Winzig klein sind sie und blicken auf, ins Blaue. Das Blau ist freilich längst nicht mehr einfach nur das Blau. Die Farbe des Himmels, der Weite, des Meeres besitzt heute in Deutschland einen symbolischen Wert. Der Farbton R 0/ G 158/ B 224 und der Farbton R 0/ G 102/ B 153, definiert nach dem RGB-Farbmodell, sind Erkennungsfarben einer politischen Partei. "Das AfD-Hellblau", so liest man auf der Website dieser Partei, "vermittelt Aufbruchstimmung, Frische und eine positive Zukunftsperspektive. Das AfD-Dunkelblau, das unsere Botschaften trägt, steht für Seriosität und Verlässlichkeit." Manche zweifeln an dieser Seriosität, manchen schaudert vor dieser Aufbruchsstimmung. Manche möchten das Blau gerne dem Himmel zurückgeben. Der Künstler Daniel Schürer beispielsweise. Er leitet den Süddeutschen Kunstverein im kleinen Ort Ammerbuch-Reusten, 941 Einwohner stark, im Landkreis Tübingen, Baden-Württemberg. Schürer hat dem Blau eine Ausstellung gewidmet. "Ich kann im besten Fall kein Hakenkreuz erkennen", so hat er sie genannt.
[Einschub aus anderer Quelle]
**src/rtl/seq_div_8by4.sv**
```systemverilog
// seq_div_8by4: sequential restoring divider, one quotient bit per clock, start/busy/done handshake.
// Optional macro SEQ_DIV_FASTPATH_EN: one-cycle result when dividend < divisor.  Rev 1.0
`default_nettype none

module seq_div_8by4 #(
  parameter int DW_N = 8,
  parameter int DW_D = 4
) (
  input  logic            clk,
  input  logic            rst,
  input  logic            start,
  input  logic [DW_N-1:0] dividend,
  input  logic [DW_D-1:0] divisor,
  output logic            busy,
  output logic            done,
  output logic [DW_N-1:0] quotient,
  output logic [DW_D-1:0] remainder,
  output logic            div_by_zero
);

  localparam int CW = (DW_N > 1) ? $clog2(DW_N) : 1;

  typedef enum logic [1:0] {
    IDLE = 2'd0,
    CALC = 2'd1,
    ZERO = 2'd2,
    FAST = 2'd3
  } state_t;

  state_t            state_q, state_d;
  logic              busy_q, busy_d;
  logic              done_q, done_d;
  logic              dbz_q, dbz_d;
  logic [CW-1:0]     cnt_q, cnt_d;
  logic [DW_D-1:0]   p_q, p_d;
  logic [DW_N-1:0]   dvd_q, dvd_d;
  logic [DW_D-1:0]   dvs_q, dvs_d;
  logic [DW_N-1:0]   quo_q, quo_d;
  logic [DW_D-1:0]   rem_q, rem_d;

  // The partial remainder is always < divisor, so DW_D bits hold it between steps.
  logic [DW_D:0]     p_shift;
  logic [DW_D:0]     p_step;
  logic              q_bit;
  logic [DW_N-1:0]   dvd_step;

  always_comb begin
    p_shift  = {p_q, dvd_q[DW_N-1]};
    q_bit    = (p_shift >= {1'b0, dvs_q});
    p_step   = q_bit ? (p_shift - {1'b0, dvs_q}) : p_shift;
    dvd_step = {dvd_q[DW_N-2:0], q_bit};

    state_d = state_q;
    busy_d  = busy_q;
    done_d  = 1'b0;
    dbz_d   = dbz_q;
    cnt_d   = cnt_q;
    p_d     = p_q;
    dvd_d   = dvd_q;
    dvs_d   = dvs_q;
    quo_d   = quo_q;
    rem_d   = rem_q;

    case (state_q)
      IDLE: begin
        if (start) begin
          dvd_d  = dividend;
          dvs_d  = divisor;
          p_d    = '0;
          cnt_d  = '0;
          busy_d = 1'b1;
          if (divisor == '0) begin
            state_d = ZERO;
`ifdef SEQ_DIV_FASTPATH_EN
          end else if (dividend < DW_N'(divisor)) begin
            state_d = FAST;
`endif
          end else begin
            state_d = CALC;
          end
        end
      end
      CALC: begin
        p_d   = p_step[DW_D-1:0];
        dvd_d = dvd_step;
        cnt_d = cnt_q + CW'(1);
        if (cnt_q == CW'(DW_N - 1)) begin
          state_d = IDLE;
          busy_d  = 1'b0;
          done_d  = 1'b1;
          quo_d   = dvd_step;
          rem_d   = p_step[DW_D-1:0];
          dbz_d   = 1'b0;
          cnt_d   = '0;
        end
      end
      ZERO: begin
        state_d = IDLE;
        busy_d  = 1'b0;
        done_d  = 1'b1;
        quo_d   = '1;
        rem_d   = '0;
        dbz_d   = 1'b1;
      end
      FAST: begin
        state_d = IDLE;
        busy_d  = 1'b0;
        done_d  = 1'b1;
        quo_d   = '0;
        rem_d   = dvd_q[DW_D-1:0];
        dbz_d   = 1'b0;
      end
      default: begin
        state_d = IDLE;
        busy_d  = 1'b0;
      end
    endcase
  end

  always_ff @(posedge clk or posedge rst) begin
    if (rst) begin
      state_q <= IDLE;
      busy_q  <= 1'b0;
      done_q  <= 1'b0;
      dbz_q   <= 1'b0;
      cnt_q   <= '0;
      p_q     <= '0;
      dvd_q   <= '0;
      dvs_q   <= '0;
      quo_q   <= '0;
      rem_q   <= '0;
    end else begin
      state_q <= state_d;
      busy_q  <= busy_d;
      done_q  <= done_d;
      dbz_q   <= dbz_d;
      cnt_q   <= cnt_d;
      p_q     <= p_d;
      dvd_q   <= dvd_d;
      dvs_q   <= dvs_d;
      quo_q   <= quo_d;
      rem_q   <= rem_d;
    end
  end

  assign busy        = busy_q;
  assign done        = done_q;
  assign quotient    = quo_q;
  assign remainder   = rem_q;
  assign div_by_zero = dbz_q;

endmodule

`default_nettype wire

```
Der Titel lehnt sich an Martin Kippenbergers Gemälde "Ich kann beim besten Willen kein Hakenkreuz entdecken" von 1988 an. Kippenbergers Werk zeigt, in pseudokubistischer Manier, ein Gewirr aus winklig angeordneten Flächen auf dunklem Grund. Ein nerviges, bewegtes, unbequemes Bild, auf dem tatsächlich kein Hakenkreuz zu sehen ist, aber viele Konstellationen, die ihm ähneln. Der Betrachter beginnt, nach dem Hakenkreuz zu suchen, angeregt durch den Bildtitel. Kippenberger manipuliert den Betrachter, spielt hintersinnig mit Erwartungshaltungen, persifliert die klassische Moderne und eine halbherzige Vergangenheitsbewältigung.
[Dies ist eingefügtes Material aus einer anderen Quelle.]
===== config.mk =====
export PLATFORM = sky130hd
export DESIGN_NAME = mem_arbiter
export DESIGN_NICKNAME = d
export VERILOG_FILES = /design/src/rtl/mem_arbiter.sv
export SDC_FILE = /design/constraint.sdc
export NUM_CORES = 1
export LEC_CHECK = 0
export ABC_AREA = 1
export BUFFER_PORTS_ARGS = -buffer_cell sky130_fd_sc_hd__buf_2
export CAP_MARGIN = 20
export CORE_AREA = 2 2 78 43
export DETAILED_ROUTE_END_ITERATION = 7
export DIE_AREA = 0 0 80 45
export GPL_TIMING_DRIVEN = 0
export PLACE_DENSITY_LB_ADDON = 0.12
export SYNTH_ARGS = -nofsm -noshare
export SYNTH_HDL_FRONTEND = slang
export SYNTH_SLANG_ARGS = --single-unit

===== constraint.sdc =====
create_clock -name clock -period 1.7 [get_ports clock]
set_input_delay 0.34 -clock clock [delete_from_list [all_inputs] [get_ports clock]]
set_output_delay 0.34 -clock clock [all_outputs]
set_load 0.02 [all_outputs]

===== src/rtl/mem_arbiter.sv =====
// mem_arbiter: shares one 256x8 sync-read memory between CPU (a_*) and
// video reader (b_*). Ports: clock, reset (async active-low),
// a_/b_ req/addr/we/wdata in, gnt/rvalid/rdata out, b_err out,
// mem_addr/mem_we/mem_wdata out, mem_rdata in.
// Option: define ARB_ROUND_ROBIN_EN for round-robin on contention,
// otherwise port A has fixed priority.
module mem_arbiter #(
  parameter int AW        = 8,
  parameter int DW        = 8,
  parameter int VRAM_BASE = 128,
  parameter int VRAM_TOP  = 207
) (
  input  logic          clock,
  input  logic          reset,
  input  logic          a_req,
  input  logic [AW-1:0] a_addr,
  input  logic          a_we,
  input  logic [DW-1:0] a_wdata,
  output logic          a_gnt,
  output logic          a_rvalid,
  output logic [DW-1:0] a_rdata,
  input  logic          b_req,
  input  logic [AW-1:0] b_addr,
  input  logic          b_we,
  input  logic [DW-1:0] b_wdata,
  output logic          b_gnt,
  output logic          b_rvalid,
  output logic [DW-1:0] b_rdata,
  output logic          b_err,
  output logic [AW-1:0] mem_addr,
  output logic          mem_we,
  output logic [DW-1:0] mem_wdata,
  input  logic [DW-1:0] mem_rdata
);

  localparam logic [AW-1:0] BASE = AW'(VRAM_BASE);
  localparam logic [AW-1:0] TOP  = AW'(VRAM_TOP);

  logic          a_el;
  logic          b_el;
  logic          b_oob;
  logic          win_a;
  logic          win_b;
  logic          a_pend;
  logic          b_pend;
  logic          a_gnt_d;
  logic          b_gnt_d;
  logic          b_err_d;
  logic          a_pend_d;
  logic          b_pend_d;
  logic          mem_we_d;
  logic [AW-1:0] mem_addr_d;
  logic [DW-1:0] mem_wdata_d;

`ifdef ARB_ROUND_ROBIN_EN
  typedef enum logic {
    PORT_A = 1'b0,
    PORT_B = 1'b1
  } port_t;

  port_t last_grant;
  port_t last_grant_d;
`endif

  always_comb begin
    // A port granted last cycle sits out this edge.
    a_el  = a_req & ~a_gnt;
    b_el  = b_req & ~b_gnt;
    b_oob = (b_addr < BASE) | (b_addr > TOP);
`ifdef ARB_ROUND_ROBIN_EN
    win_a = a_el
          & (~b_el | (last_grant == PORT_B));
    win_b = b_el
          & (~a_el | (last_grant == PORT_A));
    last_grant_d = last_grant;
    if (win_a)
      last_grant_d = PORT_A;
    else if (win_b)
      last_grant_d = PORT_B;
`else
    win_a = a_el;
    win_b = b_el & ~a_el;
`endif
    a_gnt_d     = win_a;
    b_gnt_d     = win_b;
    b_err_d     = win_b & b_oob;
    a_pend_d    = win_a & ~a_we;
    b_pend_d    = win_b & ~b_we & ~b_oob;
    mem_we_d    = 1'b0;
    mem_addr_d  = mem_addr;
    mem_wdata_d = mem_wdata;
    unique case (1'b1)
      win_a: begin
        mem_addr_d  = a_addr;
        mem_wdata_d = a_wdata;
        mem_we_d    = a_we;
      end
      win_b: begin
        mem_addr_d  = b_addr;
        mem_wdata_d = b_wdata;
        // Out-of-window B accesses are issued as harmless reads.
        mem_we_d    = b_we & ~b_oob;
      end
      default: ;
    endcase
  end

  always_ff @(posedge clock or negedge reset) begin
    if (!reset) begin
      a_gnt      <= 1'b0;
      b_gnt      <= 1'b0;
      b_err      <= 1'b0;
      a_pend     <= 1'b0;
      b_pend     <= 1'b0;
      a_rvalid   <= 1'b0;
      b_rvalid   <= 1'b0;
      mem_we     <= 1'b0;
      mem_addr   <= '0;
      mem_wdata  <= '0;
`ifdef ARB_ROUND_ROBIN_EN
      last_grant <= PORT_B;
`endif
    end else begin
      a_gnt      <= a_gnt_d;
      b_gnt      <= b_gnt_d;
      b_err      <= b_err_d;
      a_pend     <= a_pend_d;
      b_pend     <= b_pend_d;
      a_rvalid   <= a_pend;
      b_rvalid   <= b_pend;
      mem_we     <= mem_we_d;
      mem_addr   <= mem_addr_d;
      mem_wdata  <= mem_wdata_d;
`ifdef ARB_ROUND_ROBIN_EN
      last_grant <= last_grant_d;
`endif
    end
  end

  assign a_rdata = mem_rdata;
  assign b_rdata = mem_rdata;

endmodule


==> implementation parameters, run 1 <==
Parameter                              Value

Setup path
  Data required time of the critical path ... 1.84 ns
  Category of the critical setup timing path ... register to register
  Startpoint type of the worst setup path ... register
  Most frequent CP cell ... nor2_4
  CP max FO ... 10
  List of cells traversed by the critical path ... nor2_4, nor2_4, buf_6, nand2_1, nand3_1
  CP max stage delay ... approximately 0.42 ns
  Critical path data arrival time ... ~1.4 ns
  Crit. End Element ... register
  Slowest library cell on the worst path ... dfrtp_1

Final layout
  Number of antenna cells inserted ... 0
  Relative area change from synthesis to final layout ... 41.7%
  Final nets ... between 200 and 300
  FILL cells ... 295
  Proportion of layout cells with a drive suffix above 1 ... 48.6%

Synth
  Number of unique standard cell types used by synthesis ... 12
  Instance count of the mapped netlist ... 130
  Yosys top cell area share ... between 50% and 60%
  Seq cells post-synth ... 24
  Synth Net Count ... approximately 180
  Biggest area consumer among synthesized cells ... dfrtp_1
  Yosys synthesis warning count ... 0
  Post-Synthesis Cell Area ... roughly 1100 um^2
  Sequential element share of the synthesized area ... a little over half
  Leading cell types by total area after synthesis ... dfrtp_1, nand2_1, buf_4
  Synthesized area per cell ... 8.60 um^2

Clocking
  Clock slew at reported path FFs ... approximately 0.08 ns
  Number of CTS-inserted buffers ... 3
  Gates resized, CTS repair ... 0
  Cell chosen for the clock root ... clkbuf_8
  Insertion delay to the later sink of the worst-skew pair ... 0.26 ns
  Post-CTS Setup Repair Bufs ... 0
  Post-CTS Hold Buffers ... 0
  Number of sinks handled by clock tree synthesis ... 24
  Maximum buffer depth of the clock tree ... 2
  TritonCTS clock tree ... built
  H-tree depth reported by CTS ... 1

GRT
  Antenna violations before repair ... 0
  Met2 Resource Use GR ... between 20 and 30%
  Layer with the highest usage after global routing ... met2
  Via count of the first global-routing pass ... between 900 and 1000
  First-pass GRT wire length ... ~4.2 mm
  Pin count of the biggest net entering global routing ... 25
  Met1 demand-to-capacity share in global routing ... between 20% and 30%
  Gr ovfl total ... 0
  Met3 GRT Util ... around 5.8%
  Total GRT Usage ... ~16%

Power and ir drop
  Sw Share ... 31.6%
  Peak supply drop ... between 300 and 400 uV
  Internal power component ... between 0.9 and 1 mW
  LEAKAGE ... ~0.92 nW
  Total power draw ... about 1.4 mW
  Net switching power figure ... between 0.4 and 0.5 mW
  Clock network power share ... between 20% and 30%
  Total power density per cell area ... between 800 and 900 nW/um^2
  Part of the power in registers ... between 40% and 50%
  Part of the total power dissipated in combinational logic ... 28.5%

Worst hold path
  Worst Hold Class ... input pin to asynchronous set/reset pin

Timing
  Relative slew slack ... ~64%
  Number of endpoints with negative hold slack in the final report ... 0
  Final setup violation count ... 0
  Portion of the clock cycle consumed by the worst path in the final layout ... between 70% and 80%
  Worst slew pin tran ... approximately 0.54 ns
  Max-slew violation total from the final report ... 0
  Minimum clock period ... ~1.2 ns
  Maximum clock frequency ... just over 800 MHz
  Setup repair after global routing missed its margin ... no
  Final worst hold slack ... between 0.05 and 0.06 ns
  Worst Clk Skew ... about 0.0075 ns
  Post-route setup TNS ... 0 ns

Floorplanning
  Horizontal extent of the die ... about 80 um
  Top-level port count ... between 80 and 90
  Die height ... approximately 45 um
  CORE AREA ... 2870 um^2
  Rows ... 14
  Die outline area ... about 3600 um^2
  Starting density of the core ... slightly below 40%

Detailed routing
  First-pass iteration count of the detailed router ... 4
  Drc violations ... 0
  Vias after detailed routing ... 1064
  Routed WL ... between 2 and 3 mm
  DRC violation total after the first TritonRoute iteration ... 14
  Via density per instance ... between 4 and 5
  Final routed wire length divided by cell count ... 10.9 um
  Remaining antenna violation count ... 0

Run status
  Result of the run ... finished clean

Placement
  Routability Congestion ... 0.693
  Final HPWL DP ... about 2.2 mm
  Count of buffers inserted at the top-level ports ... between 70 and 80

Job
  Max-capacitance violation count ... 0
[sequential cells by signal, indices dropped and copies added, names as in the netlist]
signal     cells
a_pend         1
b_err          1
a_gnt          1
mem_we         1
b_gnt          1
b_pend         1
mem_wdata      8
a_rvalid       1
b_rvalid       1
mem_addr       8
[cell families (layout without fill, tap and decap cells)]
kind of cell	after synthesis	count (layout)	share of synthesized area, %
flip-flops	24	24	53.7
AND/OR/NAND/NOR	75	75	28.3
AO/OA/AOI/OAI	5	5	2.24
buffers and inverters	26	104	15.8
[routing by layer]
layer	wire length, um	up-vias
met4	0	0
met1	1200	468
met3	295	0
met2	1200	53
met5	0	-
li1	-	543
[stage by stage]
stage / cell area (um^2) / utilization (%) / setup WS (ns) / instances
after floorplan: 1120 / - / 0.556 / 130
after global placement: 1540 / 53.7 / 0.461 / 245
after CTS: 1590 / 55.2 / 0.469 / 248
after global routing: 1590 / 55.2 / 0.406 / 248
final: 1590 / 55.2 / 0.489 / 248
after detailed placement: 1540 / 53.7 / 0.439 / 245
[placed cells by master, fill, tap and decap left out, drive strengths merged]
master  netlist  routed
nand2        51      51
o21ai         4       4
nor2          9       9
buf          19      94
clkbuf        0       3
nand4         1       1
inv           7       7
dfrtp        24      24
a21oi         1       1
nand3        14      14
[area by class of cell]
cell class                      instances  area (um^2)  share of cell area [%]
Clock buffer                            3         41.3                    2.60
Buffer                                 19          150                    9.47
Sequential cell                        24          601                    37.9
Inverter                                7         26.3                    1.66
Timing Repair Buffer                   75          375                    23.7
Tap cell                               40         50.0                    3.16
Multi-Input combinational cell         80          342                    21.5
[critical path: cells and delay by family, from the launching register on]
kind                   cells  cell delay, ns
and+or+nand+nor            4            0.52
DFF                        1            0.42
buffers and inverters      1            0.16
[cells in the mapped netlist, drive strengths merged]
library cell,number
nand2,51
nand3,14
buf,19
nand4,1
nor2,9
a21oi,1
o21ai,4
inv,7
dfrtp,24
[path summary, 6_finish.rpt]
kind / from / endpoint / slack [ns] / cells past startpoint
max: a_gnt / mem_addr[4] / 0.49 / 5
min: reset / mem_wdata[1] / 0.05 / 1
max reg2reg: a_gnt / mem_addr[4] / 0.49 / 5
min reg2reg: b_pend / b_rvalid / 0.35 / 0
max in group asynchronous: reset / mem_addr[0] / 1.28 / 1
min in group clock: b_we / b_pend / 0.24 / 2
[power groups by stage]
stage,Sequential [mW],Combinational (mW),Clock (mW)
6_report,0.668,0.396,0.324
5_1_grt,0.675,0.434,0.366
4_1_cts,0.668,0.402,0.339
3_5_place_dp,0.678,0.402,0
3_3_place_gp,0.674,0.397,0
2_1_floorplan,0.758,0.157,0
Note: power is estimated with default switching activity, not from simulation.
==> inputs of run 2 (changes only) <==
--- a/config.mk
+++ b/config.mk
@@ -8,9 +8,9 @@
 export ABC_AREA = 1
 export BUFFER_PORTS_ARGS = -buffer_cell sky130_fd_sc_hd__buf_2
 export CAP_MARGIN = 20
-export CORE_AREA = 2 2 78 43
+export CORE_AREA = 2 2 79 43
 export DETAILED_ROUTE_END_ITERATION = 7
-export DIE_AREA = 0 0 80 45
+export DIE_AREA = 0 0 81 45
 export GPL_TIMING_DRIVEN = 0
 export PLACE_DENSITY_LB_ADDON = 0.12
 export SYNTH_ARGS = -nofsm -noshare
==> constraint.sdc (replaced) <==
create_clock -name clock -period 1.22 [get_ports clock]
set_input_delay 0.244 -clock clock [delete_from_list [all_inputs] [get_ports clock]]
set_output_delay 0.244 -clock clock [all_outputs]
set_load 0.02 [all_outputs]
==> run 2 against run 1 <==
Against the previous run:
- setup slack got worse by 0.39 ns
- count of clock-buffer cells in the layout unchanged
- critical path depth up 2
==> implementation parameters, run 2 (same netlist as run 1, synthesis figures left out) <==
Parameter                              Value

Run status
  Result of the run ... finished clean

Setup path
  Launch point of the worst reg-to-reg path ... a_gnt
  Critical path data arrival time ... 1.26 ns
  Crit. End Element ... register
  Data required time of the critical path ... around 1.4 ns
  Category of the critical setup timing path ... register to register
  Slowest library cell on the worst path ... dfrtp_1
  Cell depth of the worst flop-to-flop path ... 7
  Startpoint type of the worst setup path ... register
  CP max stage delay ... ~0.42 ns
  CP max FO ... 10
  Capturing point of the worst reg2reg path ... mem_addr[7]
  Most frequent CP cell ... nand2_2
  List of cells traversed by the critical path ... inv_1, nand2_2, nand2_2, inv_2, buf_6, nand2_1, nand3_1
  Slack of the worst reg-to-reg path ... slightly below 0.1 ns

Worst hold path
  Hold Path Cell Cnt ... 2
  Worst Hold Class ... input pin to register
  End point of the most critical hold path ... b_pend
  Start point of the worst min-delay path ... b_we

Timing
  Max-slew violation total from the final report ... 0
  Portion of the clock cycle consumed by the worst path in the final layout ... 92.0%
  Worst slew pin tran ... about 0.51 ns
  Final worst hold slack ... roughly 0.15 ns
  Final setup violation count ... 0
  Maximum clock frequency ... slightly below 900 MHz
  Worst Clk Skew ... 0.00262 ns
  Post-route setup TNS ... 0 ns
  Relative slew slack ... 65.7%
  Number of endpoints with negative hold slack in the final report ... 0
  Minimum clock period ... about 1.1 ns
  Setup repair after global routing missed its margin ... yes

Final layout
  Highest-count cells in the layout ignoring fill and taps ... buf_2, nand2_1, buf_4
  Largest registers ... mem_addr: 8 flops, mem_wdata: 8 flops
  Proportion of layout cells with a drive suffix above 1 ... a little over 50%
  Most frequent standard cell in the layout excluding fill and tap cells ... buf_2
  Finished Cell Area ... between 1500 and 2000 um^2
  Relative area change from synthesis to final layout ... 48.4%
  FILL cells ... between 200 and 300
  Non-Filler Instances ... 257
  Final nets ... roughly 270
  Final core utilization ... around 57%
  Number of antenna cells inserted ... 0

Detailed routing
  First-pass iteration count of the detailed router ... 4
  Remaining antenna violation count ... 0
  Final routed wire length divided by cell count ... around 10 um
  Via density per instance ... between 4 and 5
  Vias after detailed routing ... roughly 1100
  Routed WL ... between 2 and 3 mm
  Drc violations ... 0
  DRC violation total after the first TritonRoute iteration ... 70

GRT
  Via count of the first global-routing pass ... 1014
  First-pass GRT wire length ... around 4.3 mm
  Antenna violations before repair ... 0
  Pin count of the biggest net entering global routing ... 25
  Total GRT Usage ... between 15 and 20%
  Gr ovfl total ... 0

Floorplanning
  Die height ... 45 um
  Rows ... 14
  CORE AREA ... 2910 um^2
  Horizontal extent of the die ... 81 um
  Starting density of the core ... 38.5%
  Top-level port count ... 84
  Die outline area ... between 3000 and 4000 um^2

Power and ir drop
  Net switching power figure ... about 0.61 mW
  Peak supply drop ... 459 uV
  Internal power component ... between 1 and 1.5 mW
  Part of the total power dissipated in combinational logic ... roughly 30%
  Clock network power share ... a little under a quarter
  Sw Share ... between 30 and 40%
  Total power density per cell area ... around 1200 nW/um^2
  LEAKAGE ... between 0.9 and 1 nW
  Part of the power in registers ... a little under half

Clocking
  Clock slew at reported path FFs ... about 0.080 ns
  Insertion delay to the later sink of the worst-skew pair ... 0.26 ns
  Number of sinks handled by clock tree synthesis ... 24
  Maximum buffer depth of the clock tree ... 2
  TritonCTS clock tree ... built
  H-tree depth reported by CTS ... 1
  Cell chosen for the clock root ... clkbuf_8
  Number of CTS-inserted buffers ... 3

Placement
  Final HPWL DP ... about 2.1 mm
  DP Area ... around 1500 um^2
  Count of buffers inserted at the top-level ports ... 75
  Routability Congestion ... between 0.6 and 0.7
  Placed insts ... roughly 250

Job
  Max-capacitance violation count ... 0
## run 2: cell count changes in the layout (fill, tap and decap cells not counted)
cell | before | now
buf_4 | 17 | 25
dlygate4sd3_1 | 0 | 1
nand2_1 | 51 | 49
nand2_2 | 0 | 2
## run 2: how the worst max path moves through the flow
stage | startpoint | endpoint | slack, ns | cells past startpoint
2_1_floorplan | a_gnt | mem_addr[0] | 0.08 | 5
3_3_place_gp | a_gnt | mem_addr[4] | 0.01 | 5
3_5_place_dp | a_gnt | mem_addr[1] | -0.01 | 5
4_1_cts | a_gnt | mem_addr[1] | 0.0009 | 5
5_1_grt | b_gnt | mem_addr[0] | -0.01 | 7
6_report | a_gnt | mem_addr[7] | 0.1 | 7
## run 2: worst max-delay path, delay by kind of cell, from the launching register on
kind / cells / cell delay [ns]
flops: 1 / 0.42
buf+inv: 3 / 0.29
simple gates: 4 / 0.29
## run 2: repair_timing
action,in CTS,in global routing
buffers inserted,0,8
hold buffers,1,0
gates resized for setup,0,2
pin swaps,1,3
endpoints found under the hold margin,24,0
gates cloned,0,0
endpoints found under the setup margin,9,11
## run 2: through the flow
step           power [mW]  worst slack [ns]
3_3_place_gp         1.49            0.0116
4_1_cts              1.95          0.000930
6_report             1.95            0.0978
3_5_place_dp         1.50           -0.0117
5_1_grt              2.10           -0.0136
2_1_floorplan        1.27            0.0757
## run 2: power groups by stage
| stage | Sequential [mW] | Combinational [mW] | Clock, mW |
|---|---|---|---|
| 5_1_grt | 0.938 | 0.643 | 0.514 |
| 2_1_floorplan | 1.06 | 0.219 | 0 |
| 3_5_place_dp | 0.942 | 0.562 | 0 |
| 4_1_cts | 0.926 | 0.566 | 0.463 |
| 6_report | 0.925 | 0.584 | 0.444 |
| 3_3_place_gp | 0.939 | 0.554 | 0 |
## run 2: per-layer routing
layer	routed length [um]	track usage, %	part of all wire (%)
met5	0	0	0
met1	1120	18.8	41
met4	8	4.07	0.30
met3	276	4.80	10
met2	1290	28.3	48
## run 2: final cells by class
type / count / area, um^2 / area share (%)
Buffer: 19 / 150 / 9.04
Clock buffer: 3 / 41.3 / 2.49
Inverter: 7 / 26.3 / 1.58
Multi-Input combinational cell: 80 / 347 / 20.9
Sequential cell: 24 / 601 / 36.2
Tap cell: 40 / 50.0 / 3.01
Timing Repair Buffer: 84 / 445 / 26.8
==> inputs of run 3 (changes only) <==
==> constraint.sdc (replaced) <==
create_clock -name clock -period 1.1 [get_ports clock]
set_input_delay 0.22 -clock clock [delete_from_list [all_inputs] [get_ports clock]]
set_output_delay 0.22 -clock clock [all_outputs]
set_load 0.02 [all_outputs]
==> run 3 against run 2 <==
Against the previous run:
- total power increased by 16%
- die area unchanged
- routed wire length decreased by 1.3%
- count of clock-buffer cells in the layout increased by 1
- critical path depth decreased by 2
- flip-flop and latch count unchanged
- register-to-register slack got worse by 0.08 ns
- fmax increased by 4.2%
- critical endpoint is now mem_wdata[3]
- largest cell class unchanged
Der wilde und laute Trinker, Maler, Performancekünstler Martin Kippenberger, ein Kind der Punkszene und aus gutem Hause, Kultkünstler der 1980er-Jahre, gestorben 1997 mit nur 44 Jahren, gehört zu jenen Künstlern, die Daniel Schürer prägten. Schürer selbst kann sich auch identifizieren mit Menschen, die in kleinen Verhältnissen leben. Er betreibt nicht nur einen kleinen Kunstverein, vielleicht den kleinsten überhaupt, sondern auch ein Café von regionalem Ruf, das Bergcafé Reusten. Rund 50 Jahre lang wurde es geführt von Sophie und Marie Haupt, einem eigenwillig emanzipierten Schwesternpaar. Student:innen und Professor:innen gingen ein und aus im urig hochgelegenen Café und die Legende, Gudrun Ensslin habe sich einmal in einem Schuppen beim Café versteckt, entspricht vielleicht sogar der Wahrheit.
Sargprobeliegen auf dem Testfriedhof
Daniel Schürer, zuvor rühriger Leiter eines ungewöhnlichen Kunstvereins in Hildesheim, gründete 2001 den Süddeutschen Kunstverein Reusten. Er kuratiert seither Ausstellungen in Räumen, die einst landwirtschaftlich genutzt wurden, in denen Schweine und Rinder untergebracht waren. 2015 eröffnete er gemeinsam mit Hannah Hahn, der Großnichte von Sophie und Marie, das Bergcafé Reusten neu, verwandelte es in ein Sozialkunstwerk, einen unkonventionellen Treffpunkt mit Aussicht.